Editor/Collegiate Baseball
BIRMINGHAM, Ala. — The Southeastern Conference will be allowed to utilize wireless communication on an experimental basis from a coach in the dugout to the catcher only during league games in 2018.
Approved by the NCAA Baseball Rules Committee and adopted by the NCAA Rules Oversight Committee, this experimental rule will allow a catcher to wear an ear piece which will link up with a wireless device that the pitching coach can speak into. The coach will tell the catcher what pitch to throw and what location.
Herb Vincent, associate commissioner and baseball administrator with the SEC, said the system they are putting into place only allows one way communication.
“While the coach can talk to the catcher, the catcher can’t talk to the coach over this wireless communication system,” said Vincent.
“The company we are working with has a device that will fit in the ear of the catcher independent of the catcher’s face mask. Another device will be strapped behind the catcher’s back.
“The coach giving the pitch calls will be utilizing a wireless device.”
Vincent said that the SEC has been assured by the company which manufacturers these devices that opponents will not be able to listen in on the wireless communications by a coach to his catcher.
However, there are several companies on the internet which offer services to do precisely this.
In many states, illegally intercepting a wireless call without the consent of that party is a civil and possibly criminal activity.
Whether any school would ever prosecute a person illegally intercepting calls is yet to be determined.
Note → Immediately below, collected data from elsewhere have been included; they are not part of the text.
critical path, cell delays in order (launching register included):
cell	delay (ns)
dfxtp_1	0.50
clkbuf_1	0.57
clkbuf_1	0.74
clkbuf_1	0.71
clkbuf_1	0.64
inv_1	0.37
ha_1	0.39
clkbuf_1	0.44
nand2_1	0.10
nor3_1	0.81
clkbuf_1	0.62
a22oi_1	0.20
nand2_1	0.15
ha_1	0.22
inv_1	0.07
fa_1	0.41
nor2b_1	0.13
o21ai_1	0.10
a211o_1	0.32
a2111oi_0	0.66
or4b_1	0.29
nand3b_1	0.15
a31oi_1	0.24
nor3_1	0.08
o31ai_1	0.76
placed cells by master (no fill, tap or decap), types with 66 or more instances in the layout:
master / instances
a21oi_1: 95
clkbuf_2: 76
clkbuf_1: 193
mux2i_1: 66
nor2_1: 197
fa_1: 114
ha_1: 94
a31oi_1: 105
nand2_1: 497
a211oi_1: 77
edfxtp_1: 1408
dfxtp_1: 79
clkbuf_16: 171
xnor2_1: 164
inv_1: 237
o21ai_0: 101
===== config.mk =====
export PLATFORM = sky130hd
export DESIGN_NAME = sorted_deadline_timer_queue_unit
export DESIGN_NICKNAME = d
export VERILOG_FILES = /design/src/hw/rtl/sdtq_pkg.sv /design/src/hw/rtl/sdtq_ram.sv /design/src/hw/rtl/sdtq_ctrl.sv /design/src/hw/rtl/sdtq_dpath.sv /design/src/hw/rtl/sorted_deadline_timer_queue_unit.sv
export SDC_FILE = /design/constraint.sdc
export NUM_CORES = 2
export LEC_CHECK = 0
export BUFFER_PORTS_ARGS = -buffer_cell sky130_fd_sc_hd__buf_2
export CELL_PAD_IN_SITES_DETAIL_PLACEMENT = 0
export CELL_PAD_IN_SITES_GLOBAL_PLACEMENT = 1
export CORE_MARGIN = 2
export CORE_UTILIZATION = 55
export DETAILED_ROUTE_END_ITERATION = 8
export GPL_ROUTABILITY_DRIVEN = 0
export HOLD_SLACK_MARGIN = 0.06
export PLACE_DENSITY_LB_ADDON = 0.1
export SLEW_MARGIN = 25
export SYNTH_ARGS = -nofsm -noshare
export SYNTH_HDL_FRONTEND = slang
export SYNTH_HIERARCHICAL = 1
export SYNTH_SLANG_ARGS = --single-unit

===== constraint.sdc =====
create_clock -name clk -period 14.2 [get_ports clk]
set_input_delay 4.26 -clock clk [delete_from_list [all_inputs] [get_ports clk]]
set_output_delay 4.26 -clock clk [all_outputs]
set_load 0.05 [all_outputs]
==> src/rtl/cop_pkg.sv <==
// ----------------------------------------------------------------------------
// cop_pkg
// Shared widths, command codes, sequencer states and the request/response
// types of the iterative square-root / divide unit.
// ----------------------------------------------------------------------------
package cop_pkg;

  localparam int FRAC_BITS  = 8;
  // the limit truncates to 0, so only a distance of zero counts as zero
  localparam int NEAR_LIMIT = (1 << FRAC_BITS) / 10000;

  localparam int RAD_W   = 24;
  localparam int POS_W   = 32;
  localparam int DIFF_W  = POS_W + 1;
  localparam int SUM_W   = POS_W + 2;
  localparam int MAG_W   = RAD_W + 1;
  localparam int PROD_W  = 2 * MAG_W;
  localparam int NUM_W   = PROD_W + 1;
  localparam int QUOT_W  = MAG_W + 1;
  localparam int REM_W   = MAG_W + 3;
  localparam int CNT_W   = 5;

  localparam int SQRT_STEPS = PROD_W / 2;
  localparam int DIV_STEPS  = QUOT_W;

  localparam logic [1:0] CMD_BEGIN    = 2'd0;
  localparam logic [1:0] CMD_OBSTACLE = 2'd1;
  localparam logic [1:0] CMD_FINISH   = 2'd2;

  typedef enum logic [3:0] {
    S_IDLE,
    S_CHECK,
    S_SQ_X,
    S_SQ_Y,
    S_SQ_M,
    S_CMP,
    S_SQRT,
    S_MUL_X,
    S_GO_X,
    S_WAIT_X,
    S_MUL_Y,
    S_GO_Y,
    S_WAIT_Y,
    S_UPDATE
  } state_t;

  typedef enum logic {
    MODE_SQRT,
    MODE_DIV
  } iter_mode_t;

  typedef struct packed {
    logic               start;
    iter_mode_t         mode;
    logic [NUM_W-1:0]   operand;
    logic [MAG_W-1:0]   divisor;
  } iter_req_t;

  typedef struct packed {
    logic               done;
    logic [QUOT_W-1:0]  result;
  } iter_rsp_t;

endpackage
The SEC has teams in 11 different states, and every state’s law is different in regard to illegally listening to wireless calls.
Collegiate Baseball contacted the University of Florida Law School to find out what Florida law would be in play if a coach intercepts such wireless calls and if he would be prosecuted.
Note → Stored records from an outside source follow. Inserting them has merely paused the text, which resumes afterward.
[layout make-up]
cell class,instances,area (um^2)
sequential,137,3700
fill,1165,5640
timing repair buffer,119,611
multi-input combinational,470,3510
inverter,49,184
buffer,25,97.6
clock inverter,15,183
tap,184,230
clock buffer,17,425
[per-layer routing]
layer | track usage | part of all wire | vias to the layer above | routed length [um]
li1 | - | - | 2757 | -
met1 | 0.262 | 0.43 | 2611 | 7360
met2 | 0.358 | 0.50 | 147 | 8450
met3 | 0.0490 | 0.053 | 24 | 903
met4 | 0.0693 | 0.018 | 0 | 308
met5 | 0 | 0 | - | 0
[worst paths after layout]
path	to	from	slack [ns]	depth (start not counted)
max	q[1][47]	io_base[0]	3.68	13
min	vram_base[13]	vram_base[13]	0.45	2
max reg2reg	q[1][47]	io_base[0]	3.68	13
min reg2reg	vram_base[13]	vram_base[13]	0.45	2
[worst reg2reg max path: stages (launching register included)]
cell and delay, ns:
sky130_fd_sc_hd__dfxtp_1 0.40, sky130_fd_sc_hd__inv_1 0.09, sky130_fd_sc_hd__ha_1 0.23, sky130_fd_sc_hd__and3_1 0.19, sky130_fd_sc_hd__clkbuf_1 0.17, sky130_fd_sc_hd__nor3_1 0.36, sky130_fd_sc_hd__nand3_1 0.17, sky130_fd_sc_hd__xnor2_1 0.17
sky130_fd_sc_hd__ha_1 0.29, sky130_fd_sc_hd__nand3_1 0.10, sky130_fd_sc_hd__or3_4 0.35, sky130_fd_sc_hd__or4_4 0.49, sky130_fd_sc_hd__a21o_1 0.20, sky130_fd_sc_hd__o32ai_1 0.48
“It is against the law to intercept communications,” said Bob Dekle, a legal skills professor who is Director of the Criminal Prosecution Clinic at the University of Florida.
“Under the circumstances you described, the judge would most likely rule it as a misdemeanor in the state of Florida. I can’t imagine any prosecutor falling all over himself to go after someone like this in a baseball game.”
Dekle said that different situations involved in illegally intercepting communications warrant quicker responses such as potential terrorists or people trying to cause harm to others. Baseball doesn’t fall into that category.
“With this being said, I would think that a communication system like this would be encrypted which wouldn’t allow any outsiders to listen in.”